Uma declaração do prefeito de Senhor do Bonfim, Laércio Júnior, durante participação ao lado do deputado estadual Júnior Nascimento na Jr Produtora, está gerando questionamentos sobre os critérios utilizados por lideranças políticas na escolha dos candidatos que irão apoiar nas próximas eleições.
Ao defender que o eleitor tenha consciência e critérios na hora de escolher seus candidatos, o prefeito questionou se uma pessoa deveria votar em determinado nome apenas porque alguém próximo pediu seu voto e levantou a possibilidade de existir algum interesse por trás desse pedido.
“Você vai votar em um candidato porque alguém próximo lhe pediu? E esse alguém próximo, qual é o interesse dela? Será que ela ganhou alguma coisa pra isso? Ou o nosso voto será em gratidão, em reconhecimento? A gente briga tanto, pede tanto que tenhamos pessoas que conquistem coisas para Senhor do Bonfim”, declarou Laércio Júnior.

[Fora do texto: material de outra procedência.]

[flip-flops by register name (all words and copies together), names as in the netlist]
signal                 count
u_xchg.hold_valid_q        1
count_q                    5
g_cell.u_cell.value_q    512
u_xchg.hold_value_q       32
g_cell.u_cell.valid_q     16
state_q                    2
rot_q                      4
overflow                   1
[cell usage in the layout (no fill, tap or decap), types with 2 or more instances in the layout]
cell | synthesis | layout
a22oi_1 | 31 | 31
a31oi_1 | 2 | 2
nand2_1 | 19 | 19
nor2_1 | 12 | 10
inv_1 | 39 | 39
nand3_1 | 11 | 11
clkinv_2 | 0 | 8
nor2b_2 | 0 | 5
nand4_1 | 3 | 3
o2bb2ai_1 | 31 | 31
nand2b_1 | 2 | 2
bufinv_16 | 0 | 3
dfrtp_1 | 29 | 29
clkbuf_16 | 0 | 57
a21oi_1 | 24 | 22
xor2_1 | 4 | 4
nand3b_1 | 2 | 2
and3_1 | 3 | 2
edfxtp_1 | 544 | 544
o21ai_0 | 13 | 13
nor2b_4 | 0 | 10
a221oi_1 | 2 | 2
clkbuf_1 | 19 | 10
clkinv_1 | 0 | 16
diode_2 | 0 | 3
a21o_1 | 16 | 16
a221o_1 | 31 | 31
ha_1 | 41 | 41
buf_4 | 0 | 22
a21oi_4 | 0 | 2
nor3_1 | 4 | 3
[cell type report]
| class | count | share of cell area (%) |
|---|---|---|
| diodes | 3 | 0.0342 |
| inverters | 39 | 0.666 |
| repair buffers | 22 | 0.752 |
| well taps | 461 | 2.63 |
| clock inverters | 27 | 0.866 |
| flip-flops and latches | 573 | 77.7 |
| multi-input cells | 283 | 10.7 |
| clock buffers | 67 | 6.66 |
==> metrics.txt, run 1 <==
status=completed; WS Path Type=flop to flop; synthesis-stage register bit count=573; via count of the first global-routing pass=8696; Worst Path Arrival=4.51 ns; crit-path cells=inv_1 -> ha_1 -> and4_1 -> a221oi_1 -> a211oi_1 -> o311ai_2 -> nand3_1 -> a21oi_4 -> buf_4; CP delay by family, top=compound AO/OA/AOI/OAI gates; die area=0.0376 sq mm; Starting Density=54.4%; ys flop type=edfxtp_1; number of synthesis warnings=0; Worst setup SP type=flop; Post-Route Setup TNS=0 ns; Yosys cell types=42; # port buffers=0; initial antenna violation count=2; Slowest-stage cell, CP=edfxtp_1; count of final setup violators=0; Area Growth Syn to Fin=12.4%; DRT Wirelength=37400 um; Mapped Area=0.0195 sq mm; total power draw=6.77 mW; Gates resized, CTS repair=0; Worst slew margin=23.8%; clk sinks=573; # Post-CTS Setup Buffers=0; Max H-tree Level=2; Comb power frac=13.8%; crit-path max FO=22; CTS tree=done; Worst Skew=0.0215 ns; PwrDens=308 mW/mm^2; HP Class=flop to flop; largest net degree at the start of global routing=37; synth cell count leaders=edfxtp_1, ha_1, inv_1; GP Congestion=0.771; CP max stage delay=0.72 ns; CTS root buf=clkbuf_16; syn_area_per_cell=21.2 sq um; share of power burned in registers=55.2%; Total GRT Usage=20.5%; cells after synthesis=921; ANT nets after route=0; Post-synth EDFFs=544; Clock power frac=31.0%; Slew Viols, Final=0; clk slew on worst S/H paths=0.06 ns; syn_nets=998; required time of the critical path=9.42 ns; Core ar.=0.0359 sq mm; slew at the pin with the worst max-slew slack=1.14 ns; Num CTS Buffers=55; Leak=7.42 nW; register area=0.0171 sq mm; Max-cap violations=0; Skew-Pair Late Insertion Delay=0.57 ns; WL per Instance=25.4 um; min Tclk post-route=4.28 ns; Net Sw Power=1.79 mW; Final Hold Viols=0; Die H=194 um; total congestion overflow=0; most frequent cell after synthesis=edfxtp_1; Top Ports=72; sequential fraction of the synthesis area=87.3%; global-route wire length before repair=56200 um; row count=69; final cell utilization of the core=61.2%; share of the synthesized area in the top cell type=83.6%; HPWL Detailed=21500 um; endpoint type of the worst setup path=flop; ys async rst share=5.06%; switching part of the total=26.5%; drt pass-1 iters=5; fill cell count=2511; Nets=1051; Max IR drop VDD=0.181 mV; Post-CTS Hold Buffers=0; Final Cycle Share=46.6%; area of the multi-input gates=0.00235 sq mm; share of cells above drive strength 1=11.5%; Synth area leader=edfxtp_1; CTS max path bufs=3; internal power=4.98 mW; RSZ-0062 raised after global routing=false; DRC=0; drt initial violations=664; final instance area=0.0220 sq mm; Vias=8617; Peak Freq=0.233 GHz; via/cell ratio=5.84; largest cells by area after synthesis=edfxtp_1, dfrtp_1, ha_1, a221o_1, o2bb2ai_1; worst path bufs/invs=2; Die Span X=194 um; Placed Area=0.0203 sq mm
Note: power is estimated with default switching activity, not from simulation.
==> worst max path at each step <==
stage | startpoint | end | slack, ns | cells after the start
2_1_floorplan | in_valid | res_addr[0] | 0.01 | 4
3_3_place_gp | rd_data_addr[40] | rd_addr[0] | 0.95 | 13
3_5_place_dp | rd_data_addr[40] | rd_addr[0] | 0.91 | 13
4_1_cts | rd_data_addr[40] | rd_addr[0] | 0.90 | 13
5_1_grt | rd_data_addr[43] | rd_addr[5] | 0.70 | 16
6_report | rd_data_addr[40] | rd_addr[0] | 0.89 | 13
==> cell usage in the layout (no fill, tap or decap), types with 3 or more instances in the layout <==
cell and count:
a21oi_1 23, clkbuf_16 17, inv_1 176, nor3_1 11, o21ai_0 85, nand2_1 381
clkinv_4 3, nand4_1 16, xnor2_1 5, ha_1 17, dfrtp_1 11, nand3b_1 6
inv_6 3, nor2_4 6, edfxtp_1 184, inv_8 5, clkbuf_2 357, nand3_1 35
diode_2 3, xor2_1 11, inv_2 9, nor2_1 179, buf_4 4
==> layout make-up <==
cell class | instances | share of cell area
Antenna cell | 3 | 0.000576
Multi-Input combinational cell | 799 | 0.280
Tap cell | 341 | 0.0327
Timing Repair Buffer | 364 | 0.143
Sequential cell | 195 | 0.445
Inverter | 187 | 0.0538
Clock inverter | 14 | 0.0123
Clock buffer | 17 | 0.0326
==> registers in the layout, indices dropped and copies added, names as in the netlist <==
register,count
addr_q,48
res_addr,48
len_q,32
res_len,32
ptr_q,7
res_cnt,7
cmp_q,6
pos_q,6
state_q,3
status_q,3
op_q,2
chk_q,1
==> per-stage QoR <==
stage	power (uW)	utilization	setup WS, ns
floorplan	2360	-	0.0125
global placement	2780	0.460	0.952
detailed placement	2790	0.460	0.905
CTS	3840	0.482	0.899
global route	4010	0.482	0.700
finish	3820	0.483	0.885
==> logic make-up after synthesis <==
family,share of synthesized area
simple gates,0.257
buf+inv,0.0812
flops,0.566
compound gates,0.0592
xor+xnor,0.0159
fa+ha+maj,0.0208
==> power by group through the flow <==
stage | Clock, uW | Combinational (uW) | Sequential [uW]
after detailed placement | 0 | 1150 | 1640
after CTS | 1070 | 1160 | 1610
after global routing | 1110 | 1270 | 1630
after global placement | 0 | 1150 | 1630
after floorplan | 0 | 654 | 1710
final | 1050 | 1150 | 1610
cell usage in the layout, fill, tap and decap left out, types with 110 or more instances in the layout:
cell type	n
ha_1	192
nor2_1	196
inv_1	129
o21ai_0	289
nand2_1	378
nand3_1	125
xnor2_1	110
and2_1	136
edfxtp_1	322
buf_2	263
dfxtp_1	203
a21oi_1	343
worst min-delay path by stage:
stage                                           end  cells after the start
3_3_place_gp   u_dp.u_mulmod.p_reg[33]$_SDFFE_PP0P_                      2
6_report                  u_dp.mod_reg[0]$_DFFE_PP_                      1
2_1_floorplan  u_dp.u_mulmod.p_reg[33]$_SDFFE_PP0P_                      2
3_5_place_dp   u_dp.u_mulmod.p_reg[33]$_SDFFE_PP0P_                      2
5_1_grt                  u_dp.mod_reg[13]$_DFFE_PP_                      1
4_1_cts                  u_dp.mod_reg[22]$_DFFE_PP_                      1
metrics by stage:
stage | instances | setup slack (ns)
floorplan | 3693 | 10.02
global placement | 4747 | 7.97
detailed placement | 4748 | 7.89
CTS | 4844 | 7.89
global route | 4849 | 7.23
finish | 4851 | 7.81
[src/rtl/ptc_pkg.sv]
// Package: shared types, constants and fixed-point helpers for the compensation block.
`default_nettype none
package ptc_pkg;

  localparam int unsigned CalibW   = 48;
  localparam int unsigned RawW     = 20;
  localparam int unsigned WordW    = 32;
  localparam int unsigned CfgIdxW  = 2;
  localparam int unsigned InDataW  = 40;
  localparam int unsigned OutDataW = 64;
  localparam int unsigned QueueDepthDef = 4;

  localparam logic [CfgIdxW-1:0] RegTempCalib  = 2'd0;
  localparam logic [CfgIdxW-1:0] RegPressCalibA = 2'd1;
  localparam logic [CfgIdxW-1:0] RegPressCalibB = 2'd2;
  localparam logic [CfgIdxW-1:0] RegPressCalibC = 2'd3;

  localparam logic [31:0] Offset64000 = 32'd64000;
  localparam logic [31:0] Full1048576 = 32'd1048576;
  localparam logic [31:0] Scale3125   = 32'd3125;
  localparam logic [31:0] Half32768   = 32'd32768;
  localparam logic [31:0] Round128    = 32'd128;

  // Item handed from the front part to the back part through the queue.
  typedef struct packed {
    logic [31:0] temp;
    logic [31:0] numer;   // scaled dividend before the divide
    logic [31:0] divisor;
    logic        big;     // dividend has bit 31 set: divide first, then double
    logic        zero;
  } front_item_t;

  function automatic logic [31:0] sx16(input logic [15:0] v);
    sx16 = {{16{v[15]}}, v};
  endfunction

  function automatic logic [31:0] asr(input logic [31:0] x, input int unsigned s);
    asr = 32'($signed(x) >>> s);
  endfunction

endpackage
`default_nettype wire

[src/rtl/ptc_queue.sv]
// Short queue between front and back parts.
`default_nettype none
module ptc_queue #(
  parameter int unsigned Depth = ptc_pkg::QueueDepthDef
) (
  input  wire                   clk,
  input  wire                   rst_n,
  input  wire                   wr_en,
  input  wire ptc_pkg::front_item_t wr_item,
  input  wire                   rd_en,
  output ptc_pkg::front_item_t  rd_item,
  output logic                  not_empty,
  output logic [$clog2(Depth+1)-1:0] count
);
  localparam int unsigned AW = (Depth > 1) ? $clog2(Depth) : 1;
  localparam int unsigned CW = $clog2(Depth+1);

  ptc_pkg::front_item_t mem_r [Depth];
  ptc_pkg::front_item_t rd_item_r;
  logic [AW-1:0] wp_r, rp_r, rp_nxt;
  logic [CW-1:0] cnt_r;

  function automatic logic [AW-1:0] inc(input logic [AW-1:0] p);
    inc = (p == AW'(Depth-1)) ? '0 : p + AW'(1);
  endfunction

  assign rp_nxt = rd_en ? inc(rp_r) : rp_r;

  always_ff @(posedge clk) begin
    if (!rst_n) begin
      wp_r <= '0;
      rp_r <= '0;
      cnt_r <= '0;
    end else begin
      if (wr_en) wp_r <= inc(wp_r);
      rp_r <= rp_nxt;
      cnt_r <= cnt_r + CW'(wr_en) - CW'(rd_en);
    end
  end

  // Register the head entry; pass a same-edge write to that slot straight through.
  always_ff @(posedge clk) begin
    if (wr_en) mem_r[wp_r] <= wr_item;
    if (wr_en && (wp_r == rp_nxt)) begin
      rd_item_r <= wr_item;
    end else begin
      rd_item_r <= mem_r[rp_nxt];
    end
  end

  assign rd_item = rd_item_r;
  assign not_empty = (cnt_r != '0);
  assign count = cnt_r;
endmodule
`default_nettype wire
===== config.mk =====
export PLATFORM = sky130hd
export DESIGN_NAME = link_bandwidth_estimator_unit
export DESIGN_NICKNAME = d
export VERILOG_FILES = /design/src/hw/rtl/lbe_pkg.sv /design/src/hw/rtl/link_bandwidth_estimator_unit.sv
export VERILOG_INCLUDE_DIRS = /design/src /design/src/hw/rtl
export SDC_FILE = /design/constraint.sdc
export NUM_CORES = 2
export LEC_CHECK = 0
export BUFFER_PORTS_ARGS = -buffer_cell sky130_fd_sc_hd__buf_2
export CELL_PAD_IN_SITES_DETAIL_PLACEMENT = 1
export CELL_PAD_IN_SITES_GLOBAL_PLACEMENT = 1
export CORE_MARGIN = 10
export CORE_UTILIZATION = 51
export CTS_BUF_LIST = sky130_fd_sc_hd__clkbuf_4 sky130_fd_sc_hd__clkbuf_8
export DETAILED_ROUTE_END_ITERATION = 16
export PLACE_DENSITY_LB_ADDON = 0.1
export SETUP_SLACK_MARGIN = 0.1
export SYNTH_ARGS = -nofsm -noshare
export SYNTH_HDL_FRONTEND = slang
export SYNTH_SLANG_ARGS = --single-unit

===== constraint.sdc =====
create_clock -name clk -period 13.2 [get_ports clk]
set_input_delay 0.66 -clock clk [delete_from_list [all_inputs] [get_ports clk]]
set_output_delay 0.66 -clock clk [all_outputs]
set_load 0.01 [all_outputs]
<file path="config.mk">
export PLATFORM = sky130hd
export DESIGN_NAME = receive_notification_deframer_core
export DESIGN_NICKNAME = d
export VERILOG_FILES = /design/src/rtl/rnd_pkg.sv /design/src/rtl/receive_notification_deframer_core.sv
export SDC_FILE = /design/constraint.sdc
export NUM_CORES = 1
export LEC_CHECK = 0
export ABC_AREA = 1
export BUFFER_PORTS_ARGS = -buffer_cell sky130_fd_sc_hd__buf_2
export CORE_ASPECT_RATIO = 0.7
export CORE_UTILIZATION = 50
export CTS_CLUSTER_SIZE = 24
export DETAILED_ROUTE_END_ITERATION = 6
export PLACE_DENSITY_LB_ADDON = 0.3
export SYNTH_ARGS = -nofsm -noshare
export SYNTH_HDL_FRONTEND = slang
export SYNTH_SLANG_ARGS = --single-unit
</file>
<file path="constraint.sdc">
create_clock -name clk -period 9.2 [get_ports clk]
set_clock_uncertainty 0.15 [all_clocks]
set_input_delay 0.92 -clock clk [delete_from_list [all_inputs] [get_ports clk]]
set_output_delay 0.92 -clock clk [all_outputs]
set_load 0.02 [all_outputs]
</file>
<file path="src/rtl/rnd_pkg.sv">
`timescale 1ns / 1ps
// ----------------------------------------------------------------------------
// rnd_pkg
// Types and constants shared by the receive notification deframer.
// ----------------------------------------------------------------------------
package rnd_pkg;

  localparam int FIELD_WIDTH = 16;

  localparam logic [7:0] CHAR_ZERO = 8'h30;
  localparam logic [7:0] CHAR_NINE = 8'h39;

  localparam logic [2:0] FLD_LINK   = 3'd0;
  localparam logic [2:0] FLD_LENGTH = 3'd1;
  localparam logic [2:0] FLD_OCT0   = 3'd2;
  localparam logic [2:0] FLD_OCT1   = 3'd3;
  localparam logic [2:0] FLD_OCT2   = 3'd4;
  localparam logic [2:0] FLD_OCT3   = 3'd5;
  localparam logic [2:0] FLD_PORT   = 3'd6;

  localparam logic KIND_HEADER  = 1'b0;
  localparam logic KIND_PAYLOAD = 1'b1;

  typedef enum logic [1:0] {
    PH_IDLE    = 2'd0,
    PH_FIELDS  = 2'd1,
    PH_SKIP_LF = 2'd2,
    PH_PAYLOAD = 2'd3
  } phase_t;

  typedef struct packed {
    logic [7:0] rx_byte;
    logic       frame_start;
  } in_beat_t;

  typedef struct packed {
    logic        kind;
    logic [7:0]  link_id;
    logic [15:0] payload_length;
    logic [7:0]  octet_first;
    logic [7:0]  octet_second;
    logic [7:0]  octet_third;
    logic [7:0]  octet_fourth;
    logic [15:0] remote_port;
    logic [7:0]  payload_byte;
    logic        last;
  } out_beat_t;

endpackage

</file>
<file path="src/rtl/receive_notification_deframer_core.sv">
`timescale 1ns / 1ps
// ----------------------------------------------------------------------------
// receive_notification_deframer_core
// Parses the header fields of a data-receive notification and passes its
// payload bytes, one input beat per cycle while in_stall is low.
// ----------------------------------------------------------------------------
// output: a result is registered in out_beat_r, or in the skid register while out_stall holds out_beat_r
// throughput: one input beat per cycle; in_stall rises only when the output
//   register and the skid register both hold a result
// reset: synchronous active-low rst_n clears parser state and both valids
// ----------------------------------------------------------------------------
module receive_notification_deframer_core (
  input  logic                clk,
  input  logic                rst_n,
  input  logic                in_valid,
  output logic                in_stall,
  input  rnd_pkg::in_beat_t   in_beat,
  output logic                out_valid,
  input  logic                out_stall,
  output rnd_pkg::out_beat_t  out_beat
);

  localparam int AW = rnd_pkg::FIELD_WIDTH;

  rnd_pkg::phase_t    phase_r, phase_nxt;
  logic [2:0]         field_index_r, field_index_nxt;
  logic [AW-1:0]      acc_r, acc_nxt;
  logic [7:0]         held_link_r, held_link_nxt;
  logic [15:0]        held_length_r, held_length_nxt;
  logic [7:0]         held_octets_r [4];
  logic [7:0]         held_octets_nxt [4];
  logic [15:0]        held_port_r, held_port_nxt;
  logic [15:0]        bytes_left_r, bytes_left_nxt;

  logic               out_valid_r;
  rnd_pkg::out_beat_t out_beat_r;
  logic               skid_valid_r;
  rnd_pkg::out_beat_t skid_beat_r;

  logic               in_fire;
  logic               res_valid;
  rnd_pkg::out_beat_t res_beat;
  logic               is_digit;
  logic [AW+3:0]      acc_mul;
  logic [15:0]        acc_wide;
  logic               fin;

  assign in_stall  = skid_valid_r;
  assign in_fire   = in_valid && !skid_valid_r;
  assign out_valid = out_valid_r;
  assign out_beat  = out_beat_r;

  assign is_digit = (in_beat.rx_byte >= rnd_pkg::CHAR_ZERO) &&
                    (in_beat.rx_byte <= rnd_pkg::CHAR_NINE);
  // times ten as two shifts and an add
  assign acc_mul  = ((AW+4)'(acc_r) << 3) + ((AW+4)'(acc_r) << 1) +
                    (AW+4)'(in_beat.rx_byte[3:0]);
  assign acc_wide = 16'(acc_r);
  assign fin      = (bytes_left_r <= 16'd1);

  always_comb begin
    phase_nxt       = phase_r;
    field_index_nxt = field_index_r;
    acc_nxt         = acc_r;
    held_link_nxt   = held_link_r;
    held_length_nxt = held_length_r;
    held_octets_nxt = held_octets_r;
    held_port_nxt   = held_port_r;
    bytes_left_nxt  = bytes_left_r;
    res_valid       = 1'b0;

    res_beat.kind           = rnd_pkg::KIND_HEADER;
    res_beat.link_id        = held_link_r;
    res_beat.payload_length = held_length_r;
    res_beat.octet_first    = held_octets_r[0];
    res_beat.octet_second   = held_octets_r[1];
    res_beat.octet_third    = held_octets_r[2];
    res_beat.octet_fourth   = held_octets_r[3];
    res_beat.remote_port    = held_port_r;
    res_beat.payload_byte   = 8'd0;
    res_beat.last           = 1'b0;

    if (in_fire) begin
      if (in_beat.frame_start) begin
        phase_nxt       = rnd_pkg::PH_FIELDS;
        field_index_nxt = rnd_pkg::FLD_LINK;
        acc_nxt         = '0;
      end else begin
        case (phase_r)
          rnd_pkg::PH_FIELDS: begin
            if (is_digit) begin
              if (acc_mul[AW+3:AW] != 4'd0) begin
                acc_nxt = '1;
              end else begin
                acc_nxt = acc_mul[AW-1:0];
              end
            end else begin
              case (field_index_r)
                rnd_pkg::FLD_LINK:   held_link_nxt      = acc_wide[7:0];
                rnd_pkg::FLD_LENGTH: held_length_nxt    = acc_wide[15:0];
                rnd_pkg::FLD_OCT0:   held_octets_nxt[0] = acc_wide[7:0];
                rnd_pkg::FLD_OCT1:   held_octets_nxt[1] = acc_wide[7:0];
                rnd_pkg::FLD_OCT2:   held_octets_nxt[2] = acc_wide[7:0];
                rnd_pkg::FLD_OCT3:   held_octets_nxt[3] = acc_wide[7:0];
                default:             held_port_nxt      = acc_wide[15:0];
              endcase
              acc_nxt = '0;
              if (field_index_r >= rnd_pkg::FLD_PORT) begin
                field_index_nxt = rnd_pkg::FLD_LINK;
                phase_nxt       = rnd_pkg::PH_SKIP_LF;
              end else begin
                field_index_nxt = field_index_r + 3'd1;
              end
            end
          end
          rnd_pkg::PH_SKIP_LF: begin
            res_valid = 1'b1;
            if (held_length_r == 16'd0) begin
              phase_nxt     = rnd_pkg::PH_IDLE;
              res_beat.last = 1'b1;
            end else begin
              bytes_left_nxt = held_length_r;
              phase_nxt      = rnd_pkg::PH_PAYLOAD;
            end
          end
          rnd_pkg::PH_PAYLOAD: begin
            res_valid             = 1'b1;
            res_beat.kind         = rnd_pkg::KIND_PAYLOAD;
            res_beat.payload_byte = in_beat.rx_byte;
            res_beat.last         = fin;
            if (fin) begin
              bytes_left_nxt = 16'd0;
              phase_nxt      = rnd_pkg::PH_IDLE;
            end else begin
              bytes_left_nxt = bytes_left_r - 16'd1;
            end
          end
          default: begin
            phase_nxt = rnd_pkg::PH_IDLE;
          end
        endcase
      end
    end
  end

  always_ff @(posedge clk) begin
    if (!rst_n) begin
      phase_r       <= rnd_pkg::PH_IDLE;
      field_index_r <= rnd_pkg::FLD_LINK;
      acc_r         <= '0;
      held_link_r   <= 8'd0;
      held_length_r <= 16'd0;
      held_octets_r <= '{default: 8'd0};
      held_port_r   <= 16'd0;
      bytes_left_r  <= 16'd0;
    end else begin
      phase_r       <= phase_nxt;
      field_index_r <= field_index_nxt;
      acc_r         <= acc_nxt;
      held_link_r   <= held_link_nxt;
      held_length_r <= held_length_nxt;
      held_octets_r <= held_octets_nxt;
      held_port_r   <= held_port_nxt;
      bytes_left_r  <= bytes_left_nxt;
    end
  end

  // output register with one skid entry behind it
  always_ff @(posedge clk) begin
    if (!rst_n) begin
      out_valid_r  <= 1'b0;
      skid_valid_r <= 1'b0;
    end else if (!out_valid_r || !out_stall) begin
      if (skid_valid_r) begin
        out_valid_r  <= 1'b1;
        out_beat_r   <= skid_beat_r;
        skid_valid_r <= 1'b0;
      end else begin
        out_valid_r <= res_valid;
        out_beat_r  <= res_beat;
      end
    end else if (res_valid) begin
      skid_valid_r <= 1'b1;
      skid_beat_r  <= res_beat;
    end
  end

  a_skid_behind_out: assert property (@(posedge clk) disable iff (!rst_n)
    skid_valid_r |-> out_valid_r)
    else $error("skid entry held while output register empty");

  a_payload_count: assert property (@(posedge clk) disable iff (!rst_n)
    (phase_r == rnd_pkg::PH_PAYLOAD) |-> (bytes_left_r != 16'd0))
    else $error("payload phase with no bytes left");

  a_field_range: assert property (@(posedge clk) disable iff (!rst_n)
    field_index_r <= rnd_pkg::FLD_PORT)
    else $error("field index past port field");

  a_empty_header_last: assert property (@(posedge clk) disable iff (!rst_n)
    (out_valid_r && (out_beat_r.kind == rnd_pkg::KIND_HEADER) && out_beat_r.last)
      |-> (out_beat_r.payload_length == 16'd0))
    else $error("header marked last with nonzero length");

endmodule

</file>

Na sequência, o prefeito afirmou que continua apoiando seus dois deputados, Elmar Nascimento e Júnior Nascimento, destacando a relação política e pessoal com os dois parlamentares.
A fala chama atenção porque, dentro do próprio grupo político do prefeito, existem vereadores e lideranças que, para a próxima eleição, deverão apoiar candidatos diferentes daqueles indicados por Laércio Júnior.
Entre os exemplos estão Socorro do Pelé, que deverá apoiar Rosemberg Pinto, Ana Bonfim, que deverá apoiar Rogéria Santos, Tavinho da Perna, que deverá apoiar outro nome, Serjão, que deverá apoiar Jurailton, Weslen Aquino, que deverá apoiar Tiago Gileno e Neto Carleto, e Helson de Carvalho, que deverá apoiar Laerte do Vando.
Diante disso, surge uma questão provocada pela própria declaração do prefeito: quando um vereador ou liderança política que integra um mesmo grupo decide apoiar um candidato diferente daquele defendido pelo prefeito, essa escolha deve ser interpretada como resultado de algum interesse ou pode simplesmente representar uma decisão política independente?
A mesma reflexão pode ser feita em relação ao eleitor. Se alguém decidir não votar nos candidatos apoiados pelo prefeito e escolher outros deputados, isso significa necessariamente que recebeu alguma coisa em troca? Ou o eleitor pode simplesmente ter outros critérios para definir seu voto?
Outro ponto importante é saber qual deve ser o principal critério para avaliar um candidato. O eleitor deve considerar apenas as obras e recursos destinados ao município ou também analisar a atuação do deputado durante o mandato, seus posicionamentos, projetos, votações e a forma como representa a população?
A declaração de Laércio Júnior, portanto, abre um debate que poderá ganhar força durante a campanha: até que ponto o eleitor deve seguir a indicação de uma liderança política e até que ponto deve avaliar individualmente cada candidato antes de decidir seu voto?
A matéria não afirma que qualquer vereador, liderança ou eleitor tenha recebido vantagem em troca de apoio político. Os questionamentos apresentados partem da declaração do prefeito e do cenário de diferentes apoios que deverão ser anunciados para a próxima eleição. Por Ivan Silva.